## Brief
Only those lines in the data below from the line containing "Ht at 130 um" through the line containing "inst at 14.2 um", both included, should be restated word for word.

## Data
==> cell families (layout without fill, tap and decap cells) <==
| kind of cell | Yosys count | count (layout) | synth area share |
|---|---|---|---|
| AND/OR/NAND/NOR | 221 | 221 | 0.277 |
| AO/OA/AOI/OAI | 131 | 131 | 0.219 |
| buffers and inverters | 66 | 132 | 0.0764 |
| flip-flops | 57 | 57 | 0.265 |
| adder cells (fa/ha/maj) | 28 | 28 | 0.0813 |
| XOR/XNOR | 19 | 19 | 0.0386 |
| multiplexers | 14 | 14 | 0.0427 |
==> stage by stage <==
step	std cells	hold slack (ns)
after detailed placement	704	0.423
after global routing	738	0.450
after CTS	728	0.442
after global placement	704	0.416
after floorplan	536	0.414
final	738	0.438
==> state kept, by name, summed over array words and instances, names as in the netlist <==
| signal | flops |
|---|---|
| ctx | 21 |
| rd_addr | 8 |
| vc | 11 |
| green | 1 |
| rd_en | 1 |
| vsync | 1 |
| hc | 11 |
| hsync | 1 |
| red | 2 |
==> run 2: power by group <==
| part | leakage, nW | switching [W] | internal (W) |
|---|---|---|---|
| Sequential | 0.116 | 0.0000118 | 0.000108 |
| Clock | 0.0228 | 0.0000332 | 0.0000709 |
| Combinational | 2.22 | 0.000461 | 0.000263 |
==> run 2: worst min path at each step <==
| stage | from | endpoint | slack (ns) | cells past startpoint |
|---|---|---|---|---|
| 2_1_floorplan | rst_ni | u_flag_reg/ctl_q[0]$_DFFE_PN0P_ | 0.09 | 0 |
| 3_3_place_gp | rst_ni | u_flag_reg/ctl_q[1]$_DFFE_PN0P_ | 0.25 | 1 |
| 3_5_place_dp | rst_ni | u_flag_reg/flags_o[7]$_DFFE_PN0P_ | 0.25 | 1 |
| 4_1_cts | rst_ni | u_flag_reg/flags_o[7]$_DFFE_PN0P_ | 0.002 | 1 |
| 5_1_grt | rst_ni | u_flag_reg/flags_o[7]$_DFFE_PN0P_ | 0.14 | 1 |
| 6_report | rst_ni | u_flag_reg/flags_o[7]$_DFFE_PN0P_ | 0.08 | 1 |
### src/rtl/mis_xfer_pkg.sv
package mis_xfer_pkg;
  localparam int DATA_W = 32;
  localparam int LANES  = DATA_W / 8;

  typedef enum logic [1:0] {
    SZ_LONG = 2'b00,
    SZ_BYTE = 2'b01,
    SZ_WORD = 2'b10
  } xfer_size_e;

  typedef enum logic {
    ST_IDLE = 1'b0,
    ST_BUSY = 1'b1
  } seq_state_e;

  // Operand byte count for a request size code; code 11 maps to long word.
  function automatic logic [2:0] size_to_bytes(input logic [1:0] code);
    case (code)
      2'b01:   return 3'd1;
      2'b10:   return 3'd2;
      default: return 3'd4;
    endcase
  endfunction
endpackage

### src/rtl/mis_xfer_planner.sv
// Chooses the width of the next bus cycle from the current offset and the
// number of operand bytes still to move.
module mis_xfer_planner
  import mis_xfer_pkg::*;
#(
  parameter bit MID_WORD_OK = 1'b0
) (
  input  logic [1:0]  offset,
  input  logic [2:0]  remain,
  output logic [2:0]  nbytes,
  output xfer_size_e  code
);
  always_comb begin
    nbytes = 3'd1;
    code   = SZ_BYTE;
    if (offset[0]) begin
      if (MID_WORD_OK && remain == 3'd2 && offset == 2'd1) begin
        nbytes = 3'd2;
        code   = SZ_WORD;
      end
    end else if (remain == 3'd4 && offset == 2'd0) begin
      nbytes = 3'd4;
      code   = SZ_LONG;
    end else if (remain >= 3'd2) begin
      nbytes = 3'd2;
      code   = SZ_WORD;
    end
  end
endmodule

### src/rtl/mis_xfer_lane_steer.sv
// Places the operand bytes of the current cycle onto their byte lanes.
module mis_xfer_lane_steer
  import mis_xfer_pkg::*;
(
  input  logic [DATA_W-1:0] operand,
  input  logic [2:0]        op_bytes,
  input  logic [2:0]        moved,
  input  logic [1:0]        offset,
  input  logic [2:0]        nbytes,
  output logic [DATA_W-1:0] lanes
);
  logic [3:0] op4, mv4, off4, nb4;
  assign op4  = {1'b0, op_bytes};
  assign mv4  = {1'b0, moved};
  assign off4 = {2'b00, offset};
  assign nb4  = {1'b0, nbytes};

  for (genvar k = 0; k < LANES; k++) begin : g_lane
    localparam logic [3:0] K = 4'(k);
    logic       hit;
    logic [3:0] idx;
    logic [3:0] sh;
    logic [7:0] lane_byte;
    always_comb begin
      hit       = (K >= off4) && (K < off4 + nb4);
      idx       = mv4 + K - off4;
      sh        = op4 - 4'd1 - idx;
      lane_byte = hit ? 8'(operand >> {sh[1:0], 3'b000}) : 8'h00;
    end
    assign lanes[8*(LANES-1-k) +: 8] = lane_byte;
  end
endmodule

### src/rtl/mis_xfer_gather.sv
// Collects read bytes from their lanes into a right-justified operand.
module mis_xfer_gather
  import mis_xfer_pkg::*;
(
  input  logic              clk,
  input  logic              rst_n,
  input  logic              clear,
  input  logic              capture,
  input  logic [DATA_W-1:0] bus_rdata,
  input  logic [2:0]        op_bytes,
  input  logic [2:0]        moved,
  input  logic [1:0]        offset,
  input  logic [2:0]        nbytes,
  output logic [DATA_W-1:0] operand
);
  logic [3:0] op4, mv4, off4, nb4;
  assign op4  = {1'b0, op_bytes};
  assign mv4  = {1'b0, moved};
  assign off4 = {2'b00, offset};
  assign nb4  = {1'b0, nbytes};

  for (genvar p = 0; p < LANES; p++) begin : g_byte
    localparam logic [3:0] P = 4'(p);
    logic       take;
    logic [3:0] idx;
    logic [3:0] lane4;
    logic [7:0] sel;
    logic [7:0] held;
    always_comb begin
      idx   = op4 - 4'd1 - P;
      take  = capture && (P < op4) && (idx >= mv4) && (idx < mv4 + nb4);
      lane4 = off4 + idx - mv4;
      sel   = 8'(bus_rdata >> {~lane4[1:0], 3'b000});
    end
    always_ff @(posedge clk) begin
      if (!rst_n || clear) held <= 8'h00;
      else if (take)       held <= sel;
    end
    assign operand[8*p +: 8] = held;
  end
endmodule

### src/rtl/mis_xfer_seq.sv
module mis_xfer_seq
  import mis_xfer_pkg::*;
#(
  parameter int ADDR_W      = 32,
  parameter bit MID_WORD_OK = 1'b0
) (
  input  logic              clk,
  input  logic              rst_n,
  input  logic              req_valid,
  output logic              req_ready,
  input  logic [ADDR_W-1:0] req_addr,
  input  logic [1:0]        req_size,
  input  logic              req_write,
  input  logic [31:0]       req_wdata,
  output logic              bus_valid,
  output logic [ADDR_W-1:0] bus_addr,
  output logic [1:0]        bus_size,
  output logic              bus_write,
  output logic [31:0]       bus_wdata,
  input  logic              bus_ack,
  input  logic [31:0]       bus_rdata,
  output logic              done,
  output logic [31:0]       done_rdata
);
  seq_state_e        state;
  logic [ADDR_W-1:0] cur_addr;
  logic [2:0]        remain, moved, op_bytes, nbytes;
  logic [DATA_W-1:0] op_wdata, steered;
  logic              is_write, done_q, accept, step, last;
  xfer_size_e        code;

  assign req_ready = (state == ST_IDLE);
  assign accept    = req_valid && req_ready;
  assign step      = (state == ST_BUSY) && bus_ack;
  assign last      = (remain == nbytes);

  mis_xfer_planner #(.MID_WORD_OK(MID_WORD_OK)) planner_i (
    .offset (cur_addr[1:0]),
    .remain (remain),
    .nbytes (nbytes),
    .code   (code)
  );

  mis_xfer_lane_steer steer_i (
    .operand  (op_wdata),
    .op_bytes (op_bytes),
    .moved    (moved),
    .offset   (cur_addr[1:0]),
    .nbytes   (nbytes),
    .lanes    (steered)
  );

  mis_xfer_gather gather_i (
    .clk       (clk),
    .rst_n     (rst_n),
    .clear     (accept),
    .capture   (step && !is_write),
    .bus_rdata (bus_rdata),
    .op_bytes  (op_bytes),
    .moved     (moved),
    .offset    (cur_addr[1:0]),
    .nbytes    (nbytes),
    .operand   (done_rdata)
  );

  always_ff @(posedge clk) begin
    if (!rst_n) begin
      state    <= ST_IDLE;
      cur_addr <= '0;
      remain   <= 3'd0;
      moved    <= 3'd0;
      op_bytes <= 3'd0;
      op_wdata <= '0;
      is_write <= 1'b0;
      done_q   <= 1'b0;
    end else begin
      done_q <= 1'b0;
      if (accept) begin
        state    <= ST_BUSY;
        cur_addr <= req_addr;
        op_bytes <= size_to_bytes(req_size);
        remain   <= size_to_bytes(req_size);
        moved    <= 3'd0;
        op_wdata <= req_wdata;
        is_write <= req_write;
      end else if (step) begin
        cur_addr <= cur_addr + ADDR_W'(nbytes);
        moved    <= moved + nbytes;
        remain   <= remain - nbytes;
        if (last) begin
          state  <= ST_IDLE;
          done_q <= 1'b1;
        end
      end
    end
  end

  assign bus_valid = (state == ST_BUSY);
  assign bus_addr  = cur_addr;
  assign bus_size  = code;
  assign bus_write = is_write;
  assign bus_wdata = is_write ? steered : '0;
  assign done      = done_q;
endmodule

### config.mk
export PLATFORM = sky130hd
export DESIGN_NAME = mis_xfer_seq
export DESIGN_NICKNAME = d
export VERILOG_FILES = /design/src/rtl/mis_xfer_pkg.sv /design/src/rtl/mis_xfer_planner.sv /design/src/rtl/mis_xfer_lane_steer.sv /design/src/rtl/mis_xfer_gather.sv /design/src/rtl/mis_xfer_seq.sv
export SDC_FILE = /design/constraint.sdc
export NUM_CORES = 1
export LEC_CHECK = 0
export ABC_AREA = 1
export BUFFER_PORTS_ARGS = -buffer_cell sky130_fd_sc_hd__buf_2
export CORE_UTILIZATION = 50
export CTS_BUF_LIST = sky130_fd_sc_hd__clkbuf_4
export DETAILED_ROUTE_END_ITERATION = 10
export HOLD_SLACK_MARGIN = 0.08
export PLACE_DENSITY_LB_ADDON = 0.2
export SLEW_MARGIN = 20
export SYNTH_ARGS = -nofsm -noshare
export SYNTH_HDL_FRONTEND = slang
export SYNTH_SLANG_ARGS = --single-unit
export TNS_END_PERCENT = 100
### constraint.sdc
create_clock -name clk -period 3.8 [get_ports clk]
set_input_delay 0.57 -clock clk [delete_from_list [all_inputs] [get_ports clk]]
set_output_delay 0.57 -clock clk [all_outputs]
set_load 0.02 [all_outputs]
* Word level (Yosys, flattened, before mapping)
Cells that the tools add are included. Widths: inputs -> output; s select.
Word-level totals: latch bits 0, register bits 108, RAM bits 0, logic and storage cells 129, bits in read-only memories 0, input bits 103, memories 0
Operators by class: multiplexer cells 20, equal/unequal tests 4, bitwise operators 7, $add $sub $neg 28, order comparisons 21, $mul 0, reduce and logical (&&, ||, !) cells 29, shift-type cells 8, div/mod/pow operators 0
Operators by type and width (number):
- $shr 32x5->8 | 8
- $mux 32 | 3
- $add 32x3->32 | 1
- $mux 8 | 4
- $sub 2x2->2 | 12
- $logic_and 1x1->1 | 20
- $ge 4x3->1 | 4
- $lt 4x4->1 | 4
- $mux 3 | 4
- $add 2x2->2 | 4
- $lt 1x4->1 const A | 2
- $lt 2x4->1 const A | 2
- $mux 2 | 4
- $not 2->2 | 4
- $sub 4x2->4 const B | 2
- $lt 1x3->1 const A | 2
- $lt 2x3->1 const A | 2
- $pmux 3 s2 | 1
- $add 2x2->2 const B | 2
- $add 2x3->4 | 1
- $add 3x3->4 | 1
- $ge 1x2->1 const A | 2
- $ge 2x2->1 const A | 2
- $mux 1 | 4
- other kinds (18) | 22

* Longest topological paths before layout
Gate-level depths: netlist (run 1).
word-level depth 9, gate-level depth with buffers 18, depth with buffers taken out 18

* Hierarchy
From an unflattened synthesis (run 1), not the netlist that was laid out.
Unflattened totals: cells, all modules 1590, area total of the unflattened synthesis 9140.0 um^2
By module, submodules not included:
- mis_xfer_seq | cells an instance 694, times used 1, area an instance 4401.7 um^2
- mis_xfer_gather | cells an instance 550, times used 1, area an instance 3138.0 um^2
- mis_xfer_lane_steer | cells an instance 335, times used 1, area an instance 1547.7 um^2
- mis_xfer_planner | cells an instance 11, times used 1, area an instance 52.6 um^2

* Worst setup path before layout (run 1)
Ideal clock, no wire load.
path kind flip-flop to output port, start register cur_addr[0] (netlist: bus_addr[0]), end output bus_wdata[16], buffers on the path 0, arrival 2.659 ns, setup slack 0.571 ns, required time 3.230 ns, stages on the path, launching flop included 13, path through dfxtp_1 -> inv_1 -> nand2_1 -> nor2_1 -> nand3_1 -> nand3_1 -> inv_1 -> ha_1 -> nand2_1 -> nand2_1 -> nand3_1 -> nand3_1 -> nor3_1
On the way: cells in the longest elaborated chain, start to end 9, elaborated cells between the ends (all ways) 13, those cells by class add/sub (3); order compare (2); shift (1); mux (4); reduce/logical (3)
RTL lines:
- start, declared | line mis_xfer_seq.sv:26 | logic [ADDR_W-1:0] cur_addr;
- start signal, assigned | line mis_xfer_seq.sv:80 | cur_addr <= req_addr;
- start signal, assigned | line mis_xfer_seq.sv:87 | cur_addr <= cur_addr + ADDR_W'(nbytes);
- $logic_not 2->1 | line mis_xfer_planner.sv:21 | end else if (remain == 3'd4 && offset == 2'd0) begin
- $logic_and 1x1->1 | line mis_xfer_planner.sv:21
- $mux 3 | line mis_xfer_planner.sv:21
- $mux 3 | line mis_xfer_planner.sv:16 | if (offset[0]) begin
- $add 2x3->4 | line mis_xfer_lane_steer.sv:25 | hit = (K >= off4) && (K < off4 + nb4);
- $lt 1x4->1 | line mis_xfer_lane_steer.sv:25
- $logic_and 1x1->1 | line mis_xfer_lane_steer.sv:25
- $mux 8 * | line mis_xfer_lane_steer.sv:28 | lane_byte = hit ? 8'(operand >> {sh[1:0], 3'b000}) : 8'h00;
- $mux 32 * | line mis_xfer_seq.sv:102 | assign bus_wdata = is_write ? steered : '0;
- end, declared | line mis_xfer_seq.sv:19 | output logic [31:0] bus_wdata,
Mark *: on every way between the ends. The rest lies on a longest branch, timed or not.

* Worst setup path in the final report (run 1)
start register cur_addr[0] (netlist: bus_addr[0]), end output bus_wdata[12]
On the way: cells in the longest elaborated chain, start to end 9, elaborated cells between the ends (all ways) 13, those cells by class add/sub (3); order compare (2); shift (1); mux (4); reduce/logical (3)
RTL lines (line):
- $logic_not 2->1 | mis_xfer_planner.sv:21
- $logic_and 1x1->1 | mis_xfer_planner.sv:21
- $mux 3 | mis_xfer_planner.sv:21
- $mux 3 | mis_xfer_planner.sv:16
- $add 2x3->4 | mis_xfer_lane_steer.sv:25
- $lt 2x4->1 | mis_xfer_lane_steer.sv:25
- $logic_and 1x1->1 | mis_xfer_lane_steer.sv:25
- $mux 8 * | mis_xfer_lane_steer.sv:28
- $mux 32 * | mis_xfer_seq.sv:102
Marked as above.

==> impl_results.md, run 1 <==
* Status: complete, no violations
* Largest net degree at the start of global routing at 72
* Fin crit share at 95.4%
* CTS Hold Bufs at 0
* Vias in the first global route at 8009
* Syn nets at 1572
* Initial Util at 51.6%
* Hold Crit Class: primary input to flop
* Avg Synthesized Cell Area at 5.76 sq um
* Synth cell types at 44
* Cell family with most CP delay: buffers and inverters
* Port Buffer Count at 204
* Total grt overflow at 0
* Max Cap Viol at 0
* Slowest stage cell, crit path: fa_1
* DR iter-0 viols at 624
* Post-Syn Instances at 1432
* Hold depth at 3
* CP arrival at 3.05 ns
* CTS clk-pin slew, worst paths at 0.20 ns
* Yosys warns at 0
* DRT Wirelength at 26000 um
* GPL Wtd Cong at 0.952
* CP bufs+invs at 4
* Sequential share of the synthesized area at 26.2%
* Final std cells w/o fill at 1828
* Largest fanout on the critical path at 32
* Layout cells sized above 1 at 17.4%
* Fill count at 1720
* Die Ht at 130 um
* Core ar. at 16000 sq um
* Clock Sinks at 108
* Die area at 17000 sq um
* DP HPWL at 19000 um
* Die width at 130 um
* Antenna Nets Post-Route at 0
* DR pass1 iterations at 5
* Peak supply drop at 0.000188 V
* Total CTS buffers at 9
* Finish-stage setup viols at 0
* Hold endpoint: bus_addr[1]$_SDFFE_PN0P_
* Placed Cells incl. Taps at 1810
* Rel. slew slack at 47.6%
* Min-delay src: req_addr[1]
* First-pass GRT wire length at 40200 um
* Wire per inst at 14.2 um
* GRT Overall Usage at 30.1%
* CTS tree: done
* Setup tns final at 0 ns
* Cell taking the most area after synthesis: dfxtp_1
* Area delta synth->final at 15.2%
* Worst Path Required at 3.23 ns
* RSZ-0062 raised after global routing: true
* Startpoint types: flop
* Worst reg-to-reg setup slack at 0.83 ns
* Cell chain of the critical path: inv_1 -> buf_4 -> fa_1 -> clkinvlp_4 -> o21ai_0 -> nor2_1 -> nor3_1 -> buf_2
* Root buf cell: clkbuf_4
* Critical path class: flop to primary output
* Slew at the pin with the worst max-slew slack at 0.783 ns
* Synth area leaders: dfxtp_1 (26%), nand2_1 (22%), nor2_1 (11%), o21ai_0 (7.9%), inv_1 (5.9%)
* Critical path endpoint category: primary output
* Fin nets at 1746
* Initial antenna violation count at 2
* Max Slew Vio Count at 0
* FF-to-FF End: gather_i.g_byte[2].held[3]$_SDFFE_PP0P_
* Post-Syn Area at 8250 sq um
* Via Count at 9603
* R2R cell count at 14
* Clk buf depth at 2
* Min cycle time layout at 3.62 ns
* Fin. Hold Viols at 0
* Setup Skew at 0.0339 ns
* Number of synthesized register bits at 108
* Pleak at 4.84 nW
* Power Dens Cells at 335 nW/um^2
* Via/cell ratio at 5.25
* CP peak stage delay at 0.62 ns
* Worst r2r src: bus_addr[0]$_SDFFE_PN0P_
* Rows at 46
* Max H-tree Level at 3
* Max Clock Freq at 0.276 GHz
* Overall Power at 3.19 mW
* Synth top area share at 26.2%
* Io pins at 205
* Clk Latency, worst-skew pair at 0.51 ns
* DRC viols at 0
## power breakdown
| group | internal [mW] | leakage, nW | switching (mW) |
|---|---|---|---|
| sequential | 1.20 | 0.884 | 0.0710 |
| combinational | 0.444 | 3.90 | 0.923 |
| clock | 0.135 | 0.0549 | 0.420 |
## state kept, by name, summed over array words and instances, names as in the netlist, 3 cells and up
name,count
bus_addr,32
gather_i.g_byte.held,32
moved,3
op_bytes,3
op_wdata,32
remain,3
## Yosys cell counts (all sizes together)
| cell type | n |
|---|---|
| a221oi | 1 |
| o21a | 1 |
| ha | 33 |
| nor2 | 238 |
| nor4 | 1 |
| inv | 137 |
| o221ai | 1 |
| a21o | 1 |
| a211oi | 1 |
| dfxtp | 108 |
| xnor2 | 3 |
| a21oi | 72 |
| a21boi | 1 |
| nor3b | 1 |
| nand3b | 9 |
| fa | 4 |
| o22ai | 5 |
| clkinv | 1 |
| nand2 | 493 |
| xor2 | 1 |
| o211ai | 6 |
| o21bai | 1 |
| o21ai | 132 |
| a31oi | 2 |
| nor3 | 25 |
| o211a | 1 |
| buf | 25 |
| clkbuf | 33 |
| or2 | 5 |
| o31ai | 1 |
| nand4 | 6 |
| nand3 | 83 |
## routing by layer
metal	part of all wire (%)	track usage, %
met2	46	48.1
met4	1.7	9.80
met5	0.046	0
met1	45	41.8
met3	7.4	3.79
## worst max path at each step
stage,from,end,slack (ns),cells after the start
after floorplan,bus_addr[0]$_SDFFE_PN0P_,bus_wdata[16],0.57,12
after global placement,bus_addr[1]$_SDFFE_PN0P_,bus_wdata[9],0.56,14
after detailed placement,bus_addr[1]$_SDFFE_PN0P_,bus_wdata[9],0.43,14
after CTS,bus_addr[1]$_SDFFE_PN0P_,bus_wdata[16],0.007,14
after global routing,bus_addr[0]$_SDFFE_PN0P_,bus_wdata[9],-0.02,8
final,bus_addr[0]$_SDFFE_PN0P_,bus_wdata[12],0.18,8
## per-stage QoR
stage                     utilization (%)  area, sq um  hold slack, ns  worst slack, ns
after floorplan                         -         8250           0.454            0.571
after global placement               58.6         9380           0.461            0.564
after detailed placement             58.6         9380           0.468            0.431
after CTS                            59.3         9490           0.298          0.00680
after global routing                 59.5         9510           0.321          -0.0174
final                                59.5         9510           0.310            0.176
## worst register-to-register path, delay by kind of cell (launching register included)
kind                     cells  cell delay, ns
flip-flops                   1            0.43
AND/OR/NAND/NOR              4            0.57
AO/OA/AOI/OAI                3            0.49
adder cells (fa/ha/maj)      3            1.02
buffers and inverters        4            0.34
## timing repair
action                     4_1_cts  5_1_grt
buffers inserted                 1        0
resized for setup                0        8
pin swaps                        1        0
setup endpoints to repair        8       24
hold endpoints to repair         0        0
cloned                           0        0
## cells in the final DEF (no fill, tap or decap), types with 2 or more instances in the layout
cell type / instances
a31oi_1: 2
clkinvlp_4: 3
xnor2_1: 3
dfxtp_1: 106
nand4_1: 6
inv_1: 127
inv_2: 8
nand2_1: 476
nor2_2: 2
nand3b_1: 9
buf_2: 204
nand3_1: 76
fa_1: 3
o22ai_1: 5
dfxtp_2: 2
o21ai_1: 2
o211ai_1: 6
nand2_4: 5
buf_4: 17
ha_1: 33
or2_2: 5
nor2_1: 235
clkinv_1: 4
o21ai_0: 130
a21oi_1: 72
clkbuf_4: 10
nand3_2: 6
nand2_2: 12
nor3_1: 25
## kinds of logic after synthesis
logic type,Yosys count,synth area share [%]
and+or+nand+nor,861,43.0
AOI/OAI and AO/OA,226,14.3
buffers and inverters,196,9.88
DFF,108,26.2
adders and majority gates,37,5.97
xor gates and xnor gates,4,0.652
## cell type report
class / instances / area, sq um / share of cell area, %
tap: 216 / 270 / 2.84
inverter: 138 / 527 / 5.54
clock inverter: 6 / 31.3 / 0.329
timing repair buffer: 221 / 1150 / 12.1
antenna: 1 / 2.50 / 0.0263
multi-input combinational: 1128 / 5290 / 55.6
sequential: 108 / 2160 / 22.8
clock buffer: 10 / 75.1 / 0.789
No activity file was read; power rests on OpenSTA's default activity.
==> run 2, diff against run 1 <==
--- a/config.mk
+++ b/config.mk
@@ -7,12 +7,14 @@
 export LEC_CHECK = 0
 export ABC_AREA = 1
 export BUFFER_PORTS_ARGS = -buffer_cell sky130_fd_sc_hd__buf_2
-export CORE_UTILIZATION = 50
+export CELL_PAD_IN_SITES_DETAIL_PLACEMENT = 2
+export CELL_PAD_IN_SITES_GLOBAL_PLACEMENT = 2
+export CORE_ASPECT_RATIO = 1.4
+export CORE_UTILIZATION = 28
 export CTS_BUF_LIST = sky130_fd_sc_hd__clkbuf_4
 export DETAILED_ROUTE_END_ITERATION = 10
 export HOLD_SLACK_MARGIN = 0.08
 export PLACE_DENSITY_LB_ADDON = 0.2
-export SLEW_MARGIN = 20
 export SYNTH_ARGS = -nofsm -noshare
 export SYNTH_HDL_FRONTEND = slang
 export SYNTH_SLANG_ARGS = --single-unit
==> impl_results.md, run 2 (same netlist as run 1, synthesis figures left out) <==
* Status: complete, no violations
* CP bufs+invs at 3
* Total grt overflow at 0
* GPL Wtd Cong at 0.834
* Hold_ws at 0.256 ns
* Wire per inst at 17.7 um
* RSZ-0062 raised after global routing: false
* Cell family with most CP delay: simple AND/OR/NAND/NOR gates
* Largest fanout on the critical path at 12
* Fin nets at 1754
* Setup tns final at 0 ns
* Worst Path Required at 3.23 ns
* Rel. slew slack at 47.1%
* CP peak stage delay at 0.50 ns
* First-pass GRT wire length at 54100 um
* Pleak at 4.90 nW
* Die area at 30200 sq um
* Fill count at 3856
* Slew at the pin with the worst max-slew slack at 0.787 ns
* CP arrival at 3.04 ns
* Most common cell after layout, fill and taps aside: nand2_1
* Hold Crit Class: primary input to flop
* Peak supply drop at 0.000148 V
* Placement-stage worst setup slack at 0.520 ns
* Placed cell area at 9580 sq um
* Vias in the first global route at 10300
* Via Count at 9940
* DP HPWL at 28000 um
* Commonest cells after routing, fill and taps aside: nand2_1 (476), nor2_1 (235), buf_2 (204), o21ai_0 (131), inv_1 (127)
* Max Slew Vio Count at 0
* Fin. Hold Viols at 0
* CTS tree: done
* Initial antenna violation count at 4
* Reg area at 2160 sq um
* Finish-stage setup viols at 0
* Slowest stage cell, crit path: dfxtp_1
* Root buf cell: clkbuf_4
* Area delta synth->final at 19.7%
* GRT Overall Usage at 23.1%
* Final worst-path setup slack at 0.192 ns
* Clk buf depth at 2
* Largest net degree at the start of global routing at 73
* CTS clk-pin slew, worst paths at 0.21 ns
* DRT Wirelength at 35300 um
* Max Clock Freq at 0.277 GHz
* Via/cell ratio at 4.97
* Critical path endpoint category: primary output
* Final Cell Area at 9880 sq um
* Critical path class: flop to primary output
* Overall Power at 3.49 mW
* DR iter-0 viols at 277
* Setup Skew at 0.0223 ns
* Min cycle time layout at 3.61 ns
* Max Cap Viol at 0
* Area of the multi-input gates at 5330 sq um
* Die width at 147 um
* Fin crit share at 95.0%
* DRC viols at 0
* Max H-tree Level at 3
* DR pass1 iterations at 6
* Initial Util at 28.4%
* Rows at 74
* Core ar. at 29100 sq um
* Clk Latency, worst-skew pair at 0.54 ns
* Cell chain of the critical path: inv_6 -> ha_2 -> inv_2 -> nand3_2 -> nand2_4 -> or2_2 -> nand2_2 -> nor2_1 -> nor3_1 -> buf_2
* Port Buffer Count at 204
* Layout cells sized above 1 at 18.2%
* Io pins at 205
* Power Dens Cells at 354 nW/um^2
* Die Ht at 205 um
* Startpoint types: flop
* Antenna Nets Post-Route at 0
* Total CTS buffers at 9
* Clock Sinks at 108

## Response box
* Die Ht at 130 um
* Core ar. at 16000 sq um
* Clock Sinks at 108
* Die area at 17000 sq um
* DP HPWL at 19000 um
* Die width at 130 um
* Antenna Nets Post-Route at 0
* DR pass1 iterations at 5
* Peak supply drop at 0.000188 V
* Total CTS buffers at 9
* Finish-stage setup viols at 0
* Hold endpoint: bus_addr[1]$_SDFFE_PN0P_
* Placed Cells incl. Taps at 1810
* Rel. slew slack at 47.6%
* Min-delay src: req_addr[1]
* First-pass GRT wire length at 40200 um
* Wire per inst at 14.2 um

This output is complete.